A.可能です。音声と教材の画面だけでやりとりする形で進めているお子さまもいらっしゃいます。慣れてくると自然にカメラをつけるようになることもありますが、こちらから促すことはしていません。まずは「勉強の話ができる」ことが先で、映るかどうかは後からで構わない、というのが私たちの考え方です。申し込みの際にその旨をお伝えいただければ、初回から対応します。
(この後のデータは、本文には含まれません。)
`src/hgb_queue.sv`:
```
// Short job queue between the front and back parts.
module hgb_queue #(
	parameter int DATA_W = 8,
	parameter int DEPTH  = 4
) (
	input  logic              clk,
	input  logic              arst_n,
	input  logic              push,
	input  logic [DATA_W-1:0] din,
	input  logic              pop,
	output logic [DATA_W-1:0] dout,
	output logic              full,
	output logic              empty
);

	localparam int PTR_W = $clog2(DEPTH);
	localparam int CNT_W = $clog2(DEPTH + 1);

	logic [DATA_W-1:0] slots_q [DEPTH];
	logic [PTR_W-1:0]  wr_q, rd_q;
	logic [CNT_W-1:0]  cnt_q;

	assign full  = cnt_q == CNT_W'(DEPTH);
	assign empty = cnt_q == '0;
	assign dout  = slots_q[rd_q];

	always_ff @(posedge clk) begin
		if (push) begin
			slots_q[wr_q] <= din;
		end
	end

	always_ff @(posedge clk or negedge arst_n) begin
		if (!arst_n) begin
			wr_q  <= '0;
			rd_q  <= '0;
			cnt_q <= '0;
		end else begin
			if (push) begin
				wr_q <= (wr_q == PTR_W'(DEPTH - 1)) ? '0 : wr_q + PTR_W'(1);
			end
			if (pop) begin
				rd_q <= (rd_q == PTR_W'(DEPTH - 1)) ? '0 : rd_q + PTR_W'(1);
			end
			if (push && !pop) begin
				cnt_q <= cnt_q + CNT_W'(1);
			end else if (!push && pop) begin
				cnt_q <= cnt_q - CNT_W'(1);
			end
		end
	end

endmodule

```
`config.mk`:
```
export PLATFORM = sky130hd
export DESIGN_NAME = hgb_queue
export DESIGN_NICKNAME = d
export VERILOG_FILES = /design/src/hgb_queue.sv
export SDC_FILE = /design/constraint.sdc
export NUM_CORES = 1
export LEC_CHECK = 0
export BUFFER_PORTS_ARGS = -buffer_cell sky130_fd_sc_hd__buf_4
export CORE_UTILIZATION = 55
export DETAILED_ROUTE_END_ITERATION = 8
export PLACE_DENSITY = 0.77
export RECOVER_POWER = 25
export SLEW_MARGIN = 40
export SYNTH_ARGS = -nofsm -noshare
export SYNTH_HDL_FRONTEND = slang
export SYNTH_SLANG_ARGS = --single-unit
```
`constraint.sdc`:
```
create_clock -name clk -period 1.65 [get_ports clk]
set_clock_uncertainty 0.15 [all_clocks]
set_input_delay 0.165 -clock clk [delete_from_list [all_inputs] [get_ports clk]]
set_output_delay 0.165 -clock clk [all_outputs]
set_load 0.03 [all_outputs]
```
==> results of run 1 <==
[worst min-delay path, cell delays in order]
cell and delay (ns):
buf_4 0.11, ha_1 0.20, xnor2_1 0.08
[cell usage after synthesis]
library cell	count
mux4_2	8
mux2_2	3
inv_1	5
and2_1	4
nor3b_1	1
nand2_1	1
dfrtp_1	7
fa_1	1
edfxtp_1	32
buf_2	1
ha_1	6
nand3_1	1
buf_6	1
nor2_1	2
o21ai_0	2
xor2_1	2
xnor2_1	1
nor3_1	1
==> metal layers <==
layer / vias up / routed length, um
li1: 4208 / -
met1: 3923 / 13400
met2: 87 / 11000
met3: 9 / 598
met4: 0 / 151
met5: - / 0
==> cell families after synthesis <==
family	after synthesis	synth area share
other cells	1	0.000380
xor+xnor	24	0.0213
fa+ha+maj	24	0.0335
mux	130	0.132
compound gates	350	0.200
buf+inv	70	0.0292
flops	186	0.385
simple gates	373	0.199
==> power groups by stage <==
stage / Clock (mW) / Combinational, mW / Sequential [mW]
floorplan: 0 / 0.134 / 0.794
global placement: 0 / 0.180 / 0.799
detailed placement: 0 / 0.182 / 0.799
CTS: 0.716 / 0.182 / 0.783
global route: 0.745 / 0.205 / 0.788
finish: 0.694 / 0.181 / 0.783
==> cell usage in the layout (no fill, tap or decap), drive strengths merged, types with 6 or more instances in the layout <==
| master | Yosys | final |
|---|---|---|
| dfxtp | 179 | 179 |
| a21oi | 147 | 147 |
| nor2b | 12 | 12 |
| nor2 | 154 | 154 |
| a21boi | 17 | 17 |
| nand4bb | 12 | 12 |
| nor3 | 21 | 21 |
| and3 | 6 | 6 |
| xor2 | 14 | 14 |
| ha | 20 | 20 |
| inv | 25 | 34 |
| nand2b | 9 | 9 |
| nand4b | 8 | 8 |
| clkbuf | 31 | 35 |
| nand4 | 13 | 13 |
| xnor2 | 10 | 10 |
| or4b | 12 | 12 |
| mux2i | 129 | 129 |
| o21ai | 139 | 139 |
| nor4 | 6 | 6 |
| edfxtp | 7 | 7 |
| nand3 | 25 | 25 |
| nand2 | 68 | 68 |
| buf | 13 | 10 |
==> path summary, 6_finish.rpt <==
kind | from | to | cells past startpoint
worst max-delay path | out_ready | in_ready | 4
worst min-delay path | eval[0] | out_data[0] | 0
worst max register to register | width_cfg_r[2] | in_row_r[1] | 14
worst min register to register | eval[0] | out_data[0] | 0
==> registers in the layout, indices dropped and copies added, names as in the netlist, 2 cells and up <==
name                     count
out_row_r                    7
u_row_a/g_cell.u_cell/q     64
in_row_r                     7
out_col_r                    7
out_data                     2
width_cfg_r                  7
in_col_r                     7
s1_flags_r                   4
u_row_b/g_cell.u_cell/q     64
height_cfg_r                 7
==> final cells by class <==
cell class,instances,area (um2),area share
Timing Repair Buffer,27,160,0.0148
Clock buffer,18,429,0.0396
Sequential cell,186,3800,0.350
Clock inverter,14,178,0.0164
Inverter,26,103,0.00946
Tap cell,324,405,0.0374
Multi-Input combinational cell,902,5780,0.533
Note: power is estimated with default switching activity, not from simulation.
Q.オンラインと対面、途中で切り替えることはできますか?
A.できます。体調や時期によって外出のしやすさは変わりますので、「調子が悪い週だけオンラインにする」といった使い分けをされているご家庭もあります。最初にどちらかへ固定する必要はありません。ご相談のときに、切り替えの希望がある旨をお伝えください。
※ 本記事は学習支援の現場経験に基づく一般的な情報であり、医学的な診断・助言を行うものではありません。お子さまの発達や健康に関するご心配は、医療機関・専門機関にご相談ください。